[Start of Attachment]

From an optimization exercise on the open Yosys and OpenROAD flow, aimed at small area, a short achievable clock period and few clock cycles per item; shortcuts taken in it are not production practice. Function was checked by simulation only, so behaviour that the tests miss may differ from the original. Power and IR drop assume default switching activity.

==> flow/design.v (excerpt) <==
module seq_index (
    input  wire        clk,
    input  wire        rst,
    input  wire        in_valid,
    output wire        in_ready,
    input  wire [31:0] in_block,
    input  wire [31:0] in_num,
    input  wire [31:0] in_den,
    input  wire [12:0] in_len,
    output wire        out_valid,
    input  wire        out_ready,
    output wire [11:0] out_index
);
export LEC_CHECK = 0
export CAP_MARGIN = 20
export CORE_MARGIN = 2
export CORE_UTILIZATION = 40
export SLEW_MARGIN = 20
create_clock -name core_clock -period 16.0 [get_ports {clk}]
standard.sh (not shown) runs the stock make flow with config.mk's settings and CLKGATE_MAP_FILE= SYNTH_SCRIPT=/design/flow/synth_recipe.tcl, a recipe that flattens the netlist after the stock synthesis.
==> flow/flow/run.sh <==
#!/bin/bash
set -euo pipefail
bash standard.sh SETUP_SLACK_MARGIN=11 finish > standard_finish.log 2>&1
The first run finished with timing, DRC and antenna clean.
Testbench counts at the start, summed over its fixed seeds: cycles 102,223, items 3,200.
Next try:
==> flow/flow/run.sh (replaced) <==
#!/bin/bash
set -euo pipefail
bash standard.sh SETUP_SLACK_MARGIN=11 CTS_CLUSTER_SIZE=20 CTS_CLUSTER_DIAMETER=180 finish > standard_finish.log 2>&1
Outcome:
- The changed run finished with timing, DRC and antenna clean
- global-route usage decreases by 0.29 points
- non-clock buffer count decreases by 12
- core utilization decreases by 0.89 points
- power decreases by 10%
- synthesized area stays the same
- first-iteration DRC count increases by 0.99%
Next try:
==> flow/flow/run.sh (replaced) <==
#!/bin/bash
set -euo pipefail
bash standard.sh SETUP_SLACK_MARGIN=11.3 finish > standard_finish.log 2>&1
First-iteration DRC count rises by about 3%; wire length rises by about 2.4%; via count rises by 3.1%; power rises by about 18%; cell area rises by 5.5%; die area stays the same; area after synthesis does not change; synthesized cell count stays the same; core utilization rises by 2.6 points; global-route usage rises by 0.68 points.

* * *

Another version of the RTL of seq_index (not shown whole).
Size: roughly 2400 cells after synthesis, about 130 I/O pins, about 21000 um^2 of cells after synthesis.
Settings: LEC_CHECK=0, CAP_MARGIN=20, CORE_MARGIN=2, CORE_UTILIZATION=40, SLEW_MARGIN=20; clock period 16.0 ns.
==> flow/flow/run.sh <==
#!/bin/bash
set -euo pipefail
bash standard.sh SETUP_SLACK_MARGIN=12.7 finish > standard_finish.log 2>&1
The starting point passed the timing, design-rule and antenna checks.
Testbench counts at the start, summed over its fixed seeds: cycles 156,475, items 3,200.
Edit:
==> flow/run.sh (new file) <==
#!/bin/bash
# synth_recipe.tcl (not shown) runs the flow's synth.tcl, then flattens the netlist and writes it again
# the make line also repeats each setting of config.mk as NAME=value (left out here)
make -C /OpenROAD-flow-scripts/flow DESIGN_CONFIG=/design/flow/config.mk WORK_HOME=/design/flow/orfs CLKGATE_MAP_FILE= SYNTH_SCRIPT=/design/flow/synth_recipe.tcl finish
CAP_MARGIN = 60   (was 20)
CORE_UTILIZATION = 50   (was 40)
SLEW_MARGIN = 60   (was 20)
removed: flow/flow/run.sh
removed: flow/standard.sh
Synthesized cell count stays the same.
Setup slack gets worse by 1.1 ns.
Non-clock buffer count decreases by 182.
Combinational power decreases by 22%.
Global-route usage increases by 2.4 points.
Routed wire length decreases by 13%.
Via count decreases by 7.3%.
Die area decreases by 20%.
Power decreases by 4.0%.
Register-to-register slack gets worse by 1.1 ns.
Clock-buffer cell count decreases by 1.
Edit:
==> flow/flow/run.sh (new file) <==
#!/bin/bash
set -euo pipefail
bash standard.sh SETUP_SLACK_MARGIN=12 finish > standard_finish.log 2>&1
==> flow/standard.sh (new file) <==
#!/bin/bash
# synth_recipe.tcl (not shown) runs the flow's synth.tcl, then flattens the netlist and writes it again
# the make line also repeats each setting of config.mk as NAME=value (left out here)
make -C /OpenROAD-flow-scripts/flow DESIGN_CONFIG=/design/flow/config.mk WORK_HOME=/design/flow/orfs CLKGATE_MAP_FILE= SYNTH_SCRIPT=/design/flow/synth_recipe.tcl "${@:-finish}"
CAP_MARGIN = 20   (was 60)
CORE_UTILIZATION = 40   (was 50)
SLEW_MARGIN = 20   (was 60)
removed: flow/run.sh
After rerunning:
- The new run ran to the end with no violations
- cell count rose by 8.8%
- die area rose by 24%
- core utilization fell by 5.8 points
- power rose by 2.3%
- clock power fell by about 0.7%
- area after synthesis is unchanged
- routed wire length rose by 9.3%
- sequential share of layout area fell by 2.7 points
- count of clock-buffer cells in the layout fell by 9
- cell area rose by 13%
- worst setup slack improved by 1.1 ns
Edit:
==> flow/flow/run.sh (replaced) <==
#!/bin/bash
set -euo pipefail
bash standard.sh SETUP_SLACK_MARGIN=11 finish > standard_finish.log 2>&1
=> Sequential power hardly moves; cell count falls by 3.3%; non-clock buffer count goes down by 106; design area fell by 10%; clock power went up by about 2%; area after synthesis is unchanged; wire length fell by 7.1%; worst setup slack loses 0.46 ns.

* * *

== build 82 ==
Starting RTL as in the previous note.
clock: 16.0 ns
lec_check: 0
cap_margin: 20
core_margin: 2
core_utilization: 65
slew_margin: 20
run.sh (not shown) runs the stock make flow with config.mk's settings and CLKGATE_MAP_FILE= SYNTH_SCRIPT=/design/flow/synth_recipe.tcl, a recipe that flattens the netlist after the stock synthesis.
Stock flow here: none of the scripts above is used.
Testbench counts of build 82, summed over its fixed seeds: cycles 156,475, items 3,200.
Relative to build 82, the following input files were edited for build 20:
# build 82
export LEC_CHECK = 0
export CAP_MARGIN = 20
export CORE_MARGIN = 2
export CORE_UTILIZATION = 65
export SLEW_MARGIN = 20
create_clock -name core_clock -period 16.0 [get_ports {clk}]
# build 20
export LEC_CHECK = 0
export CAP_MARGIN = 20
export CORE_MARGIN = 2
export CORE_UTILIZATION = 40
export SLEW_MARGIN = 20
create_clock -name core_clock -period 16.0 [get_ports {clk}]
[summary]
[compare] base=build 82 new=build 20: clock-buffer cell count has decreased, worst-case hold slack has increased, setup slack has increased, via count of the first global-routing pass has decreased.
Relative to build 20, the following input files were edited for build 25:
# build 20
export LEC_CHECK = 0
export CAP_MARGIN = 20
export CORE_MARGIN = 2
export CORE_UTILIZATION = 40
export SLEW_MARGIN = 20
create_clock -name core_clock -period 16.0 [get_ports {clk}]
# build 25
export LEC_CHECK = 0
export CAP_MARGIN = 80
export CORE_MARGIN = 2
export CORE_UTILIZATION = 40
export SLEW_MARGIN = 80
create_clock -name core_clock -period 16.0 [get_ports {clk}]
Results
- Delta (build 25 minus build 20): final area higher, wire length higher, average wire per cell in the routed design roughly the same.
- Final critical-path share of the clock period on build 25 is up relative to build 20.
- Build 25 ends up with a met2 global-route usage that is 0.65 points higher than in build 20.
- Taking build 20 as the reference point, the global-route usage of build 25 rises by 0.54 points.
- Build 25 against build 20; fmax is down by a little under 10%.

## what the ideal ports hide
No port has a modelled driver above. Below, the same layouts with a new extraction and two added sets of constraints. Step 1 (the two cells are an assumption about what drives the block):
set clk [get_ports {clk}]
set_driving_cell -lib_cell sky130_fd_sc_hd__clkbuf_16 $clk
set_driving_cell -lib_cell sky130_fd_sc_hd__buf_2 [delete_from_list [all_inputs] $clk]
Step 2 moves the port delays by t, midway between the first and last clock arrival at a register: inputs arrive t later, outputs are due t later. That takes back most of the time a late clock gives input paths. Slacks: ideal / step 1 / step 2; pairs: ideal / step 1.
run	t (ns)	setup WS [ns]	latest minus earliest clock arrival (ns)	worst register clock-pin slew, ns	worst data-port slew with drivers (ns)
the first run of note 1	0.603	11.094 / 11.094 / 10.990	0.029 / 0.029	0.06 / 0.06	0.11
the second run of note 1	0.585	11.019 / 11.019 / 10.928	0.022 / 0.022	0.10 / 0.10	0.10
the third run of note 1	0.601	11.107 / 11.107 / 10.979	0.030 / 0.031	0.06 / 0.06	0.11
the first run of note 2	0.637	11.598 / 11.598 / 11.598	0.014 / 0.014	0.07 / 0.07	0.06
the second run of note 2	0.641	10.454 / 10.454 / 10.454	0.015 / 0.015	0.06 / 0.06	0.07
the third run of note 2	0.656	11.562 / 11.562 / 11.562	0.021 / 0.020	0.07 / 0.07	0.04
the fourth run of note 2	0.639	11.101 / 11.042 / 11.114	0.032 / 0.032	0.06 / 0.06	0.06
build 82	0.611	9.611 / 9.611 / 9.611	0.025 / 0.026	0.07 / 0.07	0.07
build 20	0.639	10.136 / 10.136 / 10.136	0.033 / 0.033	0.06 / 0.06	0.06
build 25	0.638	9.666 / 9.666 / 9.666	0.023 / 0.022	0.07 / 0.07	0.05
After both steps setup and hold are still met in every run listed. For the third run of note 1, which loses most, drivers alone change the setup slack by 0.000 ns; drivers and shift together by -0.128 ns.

[End of Attachment]
[Start of Attachment]

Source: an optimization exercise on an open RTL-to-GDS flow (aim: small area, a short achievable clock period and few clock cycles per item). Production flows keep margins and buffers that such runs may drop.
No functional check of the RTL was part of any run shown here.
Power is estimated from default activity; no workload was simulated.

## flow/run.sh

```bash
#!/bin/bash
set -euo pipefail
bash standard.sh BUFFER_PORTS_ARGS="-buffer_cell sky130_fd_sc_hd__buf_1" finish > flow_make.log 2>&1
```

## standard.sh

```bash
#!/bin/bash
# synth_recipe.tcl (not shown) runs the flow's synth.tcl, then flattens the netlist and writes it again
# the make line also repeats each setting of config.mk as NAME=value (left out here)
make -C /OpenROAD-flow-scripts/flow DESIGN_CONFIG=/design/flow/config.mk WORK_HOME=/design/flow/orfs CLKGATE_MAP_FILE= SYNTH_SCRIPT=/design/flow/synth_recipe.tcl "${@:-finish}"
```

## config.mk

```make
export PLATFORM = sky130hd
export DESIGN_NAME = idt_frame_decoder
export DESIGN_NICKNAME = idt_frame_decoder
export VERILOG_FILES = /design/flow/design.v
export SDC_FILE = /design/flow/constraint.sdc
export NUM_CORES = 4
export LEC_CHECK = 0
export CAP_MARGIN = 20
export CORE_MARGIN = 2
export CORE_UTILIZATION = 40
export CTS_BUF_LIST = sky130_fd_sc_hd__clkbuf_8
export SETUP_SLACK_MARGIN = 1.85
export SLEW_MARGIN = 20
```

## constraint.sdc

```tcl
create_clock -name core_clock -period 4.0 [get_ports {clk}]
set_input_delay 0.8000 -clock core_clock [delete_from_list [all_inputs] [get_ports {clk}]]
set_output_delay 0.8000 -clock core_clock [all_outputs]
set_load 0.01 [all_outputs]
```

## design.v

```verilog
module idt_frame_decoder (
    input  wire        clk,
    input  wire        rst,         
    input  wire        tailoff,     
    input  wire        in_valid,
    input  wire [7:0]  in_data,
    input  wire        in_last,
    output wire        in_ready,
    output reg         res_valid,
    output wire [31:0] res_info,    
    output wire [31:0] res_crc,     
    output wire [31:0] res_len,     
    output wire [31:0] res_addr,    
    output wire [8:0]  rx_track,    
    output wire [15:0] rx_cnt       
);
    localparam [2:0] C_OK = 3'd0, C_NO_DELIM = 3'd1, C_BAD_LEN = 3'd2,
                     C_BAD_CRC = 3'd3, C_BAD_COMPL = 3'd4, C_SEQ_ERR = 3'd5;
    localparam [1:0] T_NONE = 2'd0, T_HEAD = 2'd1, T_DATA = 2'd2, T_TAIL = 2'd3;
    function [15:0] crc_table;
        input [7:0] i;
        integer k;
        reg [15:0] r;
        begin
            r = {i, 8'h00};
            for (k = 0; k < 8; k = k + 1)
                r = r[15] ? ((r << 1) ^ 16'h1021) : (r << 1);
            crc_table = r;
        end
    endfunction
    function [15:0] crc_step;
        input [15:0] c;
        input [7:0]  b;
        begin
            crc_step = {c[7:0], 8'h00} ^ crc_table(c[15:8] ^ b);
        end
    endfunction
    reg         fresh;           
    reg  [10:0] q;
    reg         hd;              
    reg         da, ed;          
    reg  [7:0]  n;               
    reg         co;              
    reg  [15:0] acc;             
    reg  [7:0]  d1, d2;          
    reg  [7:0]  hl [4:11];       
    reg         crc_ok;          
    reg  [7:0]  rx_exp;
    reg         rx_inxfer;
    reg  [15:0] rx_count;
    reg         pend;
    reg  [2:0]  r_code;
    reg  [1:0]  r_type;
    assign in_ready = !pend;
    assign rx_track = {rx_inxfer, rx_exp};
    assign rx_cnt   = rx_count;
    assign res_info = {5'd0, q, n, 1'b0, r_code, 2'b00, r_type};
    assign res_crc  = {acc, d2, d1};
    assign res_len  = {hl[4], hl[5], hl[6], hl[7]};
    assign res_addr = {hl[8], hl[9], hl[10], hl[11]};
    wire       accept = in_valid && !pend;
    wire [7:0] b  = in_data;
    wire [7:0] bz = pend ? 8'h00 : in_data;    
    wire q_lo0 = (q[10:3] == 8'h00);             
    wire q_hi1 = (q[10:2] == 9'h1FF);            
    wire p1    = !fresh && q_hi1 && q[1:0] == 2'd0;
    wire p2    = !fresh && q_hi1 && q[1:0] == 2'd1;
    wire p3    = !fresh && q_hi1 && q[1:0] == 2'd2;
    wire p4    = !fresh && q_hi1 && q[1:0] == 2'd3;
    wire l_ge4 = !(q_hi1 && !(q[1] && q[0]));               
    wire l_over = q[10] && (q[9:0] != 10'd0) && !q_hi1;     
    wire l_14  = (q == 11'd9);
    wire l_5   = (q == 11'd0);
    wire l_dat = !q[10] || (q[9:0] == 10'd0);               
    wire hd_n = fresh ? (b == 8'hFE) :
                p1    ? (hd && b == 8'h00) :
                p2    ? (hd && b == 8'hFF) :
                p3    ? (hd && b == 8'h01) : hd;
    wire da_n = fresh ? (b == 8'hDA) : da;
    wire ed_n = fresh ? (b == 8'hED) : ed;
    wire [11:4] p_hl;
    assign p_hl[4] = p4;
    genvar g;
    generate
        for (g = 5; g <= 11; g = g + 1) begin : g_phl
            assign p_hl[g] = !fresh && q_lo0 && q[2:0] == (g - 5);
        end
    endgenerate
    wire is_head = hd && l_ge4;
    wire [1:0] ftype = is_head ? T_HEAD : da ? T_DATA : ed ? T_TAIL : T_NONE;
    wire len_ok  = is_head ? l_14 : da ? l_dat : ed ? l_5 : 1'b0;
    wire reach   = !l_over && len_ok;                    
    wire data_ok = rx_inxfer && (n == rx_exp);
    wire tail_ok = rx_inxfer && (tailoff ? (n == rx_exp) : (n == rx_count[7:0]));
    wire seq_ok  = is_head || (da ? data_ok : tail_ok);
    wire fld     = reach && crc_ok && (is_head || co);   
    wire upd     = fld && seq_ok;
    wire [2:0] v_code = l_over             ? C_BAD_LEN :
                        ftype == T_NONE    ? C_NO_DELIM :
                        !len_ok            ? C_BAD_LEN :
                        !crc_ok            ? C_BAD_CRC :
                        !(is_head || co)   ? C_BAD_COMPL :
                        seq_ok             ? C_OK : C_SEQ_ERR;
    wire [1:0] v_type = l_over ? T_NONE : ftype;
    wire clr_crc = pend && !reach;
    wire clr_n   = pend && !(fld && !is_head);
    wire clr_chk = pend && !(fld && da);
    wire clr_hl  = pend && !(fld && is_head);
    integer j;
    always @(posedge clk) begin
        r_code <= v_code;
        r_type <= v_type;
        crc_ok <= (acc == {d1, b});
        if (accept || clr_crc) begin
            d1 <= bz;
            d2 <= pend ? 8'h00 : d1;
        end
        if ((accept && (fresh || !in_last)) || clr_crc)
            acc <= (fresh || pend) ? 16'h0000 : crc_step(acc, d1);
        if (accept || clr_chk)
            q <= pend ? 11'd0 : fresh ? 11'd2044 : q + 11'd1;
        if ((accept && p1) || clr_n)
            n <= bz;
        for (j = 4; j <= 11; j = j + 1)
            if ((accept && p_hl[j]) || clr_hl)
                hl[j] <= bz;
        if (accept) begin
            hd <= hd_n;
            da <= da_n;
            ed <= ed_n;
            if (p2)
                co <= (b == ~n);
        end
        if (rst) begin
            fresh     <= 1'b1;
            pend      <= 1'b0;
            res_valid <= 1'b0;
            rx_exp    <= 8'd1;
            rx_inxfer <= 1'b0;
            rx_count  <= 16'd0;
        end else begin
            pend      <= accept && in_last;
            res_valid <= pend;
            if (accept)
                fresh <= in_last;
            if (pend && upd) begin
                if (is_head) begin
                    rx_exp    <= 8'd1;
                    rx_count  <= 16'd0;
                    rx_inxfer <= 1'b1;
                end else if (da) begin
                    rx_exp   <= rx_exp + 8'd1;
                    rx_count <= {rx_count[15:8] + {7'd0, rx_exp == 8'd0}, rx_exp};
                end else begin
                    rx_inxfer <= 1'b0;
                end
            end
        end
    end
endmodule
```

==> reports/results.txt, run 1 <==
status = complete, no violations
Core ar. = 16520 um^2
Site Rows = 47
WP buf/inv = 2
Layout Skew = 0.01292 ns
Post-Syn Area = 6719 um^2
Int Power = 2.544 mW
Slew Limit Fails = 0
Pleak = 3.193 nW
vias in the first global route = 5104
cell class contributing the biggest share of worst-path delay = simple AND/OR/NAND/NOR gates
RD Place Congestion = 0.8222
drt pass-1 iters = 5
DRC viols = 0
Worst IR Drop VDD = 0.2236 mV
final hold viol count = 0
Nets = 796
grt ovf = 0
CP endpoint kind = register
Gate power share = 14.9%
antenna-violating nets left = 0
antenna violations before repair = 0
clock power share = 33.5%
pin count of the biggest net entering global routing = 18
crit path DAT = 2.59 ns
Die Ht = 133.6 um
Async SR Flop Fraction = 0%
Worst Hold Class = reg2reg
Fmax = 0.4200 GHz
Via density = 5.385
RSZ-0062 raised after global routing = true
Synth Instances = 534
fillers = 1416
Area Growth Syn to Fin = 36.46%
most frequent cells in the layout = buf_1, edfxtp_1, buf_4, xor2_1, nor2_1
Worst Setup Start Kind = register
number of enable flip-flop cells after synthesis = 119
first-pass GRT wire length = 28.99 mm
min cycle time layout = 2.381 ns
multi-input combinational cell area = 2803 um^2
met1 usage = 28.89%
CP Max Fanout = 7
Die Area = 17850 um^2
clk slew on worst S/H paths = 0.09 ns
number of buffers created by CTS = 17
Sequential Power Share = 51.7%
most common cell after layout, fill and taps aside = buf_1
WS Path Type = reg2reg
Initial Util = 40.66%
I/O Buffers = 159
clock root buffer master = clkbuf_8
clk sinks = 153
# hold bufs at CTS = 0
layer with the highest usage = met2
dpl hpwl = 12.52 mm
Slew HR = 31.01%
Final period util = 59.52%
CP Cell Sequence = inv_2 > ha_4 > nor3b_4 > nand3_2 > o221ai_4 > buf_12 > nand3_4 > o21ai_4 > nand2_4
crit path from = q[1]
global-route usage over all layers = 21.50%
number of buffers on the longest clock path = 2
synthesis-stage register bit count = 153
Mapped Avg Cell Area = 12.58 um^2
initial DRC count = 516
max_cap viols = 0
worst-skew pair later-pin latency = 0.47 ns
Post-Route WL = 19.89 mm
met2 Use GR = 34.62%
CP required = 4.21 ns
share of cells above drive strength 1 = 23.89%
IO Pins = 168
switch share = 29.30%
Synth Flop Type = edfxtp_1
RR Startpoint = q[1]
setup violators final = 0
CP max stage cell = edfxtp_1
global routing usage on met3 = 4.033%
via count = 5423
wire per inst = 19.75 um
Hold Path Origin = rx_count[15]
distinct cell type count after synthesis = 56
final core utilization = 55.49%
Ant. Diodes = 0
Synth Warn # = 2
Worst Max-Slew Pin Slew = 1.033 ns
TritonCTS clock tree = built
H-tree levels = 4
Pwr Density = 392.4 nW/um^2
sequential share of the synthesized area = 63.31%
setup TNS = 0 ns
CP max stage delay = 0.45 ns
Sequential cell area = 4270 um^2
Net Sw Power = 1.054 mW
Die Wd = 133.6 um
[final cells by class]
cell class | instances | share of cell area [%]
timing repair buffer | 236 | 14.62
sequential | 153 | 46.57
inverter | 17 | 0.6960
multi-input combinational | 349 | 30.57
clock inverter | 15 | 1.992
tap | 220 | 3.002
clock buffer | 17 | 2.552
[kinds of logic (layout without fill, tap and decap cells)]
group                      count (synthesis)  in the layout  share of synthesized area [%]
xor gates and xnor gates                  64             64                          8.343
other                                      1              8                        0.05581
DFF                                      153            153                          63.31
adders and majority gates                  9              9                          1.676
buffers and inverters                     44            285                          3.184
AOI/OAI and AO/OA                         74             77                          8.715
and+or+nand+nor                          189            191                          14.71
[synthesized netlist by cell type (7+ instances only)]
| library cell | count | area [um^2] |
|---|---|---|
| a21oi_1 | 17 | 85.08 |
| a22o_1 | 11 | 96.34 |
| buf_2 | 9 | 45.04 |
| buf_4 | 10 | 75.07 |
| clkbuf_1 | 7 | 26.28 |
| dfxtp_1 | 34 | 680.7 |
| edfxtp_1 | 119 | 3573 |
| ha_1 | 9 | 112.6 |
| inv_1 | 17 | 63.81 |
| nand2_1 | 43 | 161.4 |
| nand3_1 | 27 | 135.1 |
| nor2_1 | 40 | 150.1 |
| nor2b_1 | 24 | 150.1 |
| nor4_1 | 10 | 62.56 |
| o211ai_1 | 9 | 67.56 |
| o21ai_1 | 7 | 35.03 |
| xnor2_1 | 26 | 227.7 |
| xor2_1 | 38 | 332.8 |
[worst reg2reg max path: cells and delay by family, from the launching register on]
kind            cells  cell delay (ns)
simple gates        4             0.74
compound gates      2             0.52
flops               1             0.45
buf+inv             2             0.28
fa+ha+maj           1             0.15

[End of Attachment]

Work order
Find the word "third" in the entries above, then copy each line that holds it.

Expected answer
the third run of note 1	0.601	11.107 / 11.107 / 10.979	0.030 / 0.031	0.06 / 0.06	0.11
the third run of note 2	0.656	11.562 / 11.562 / 11.562	0.021 / 0.020	0.07 / 0.07	0.04
After both steps setup and hold are still met in every run listed. For the third run of note 1, which loses most, drivers alone change the setup slack by 0.000 ns; drivers and shift together by -0.128 ns.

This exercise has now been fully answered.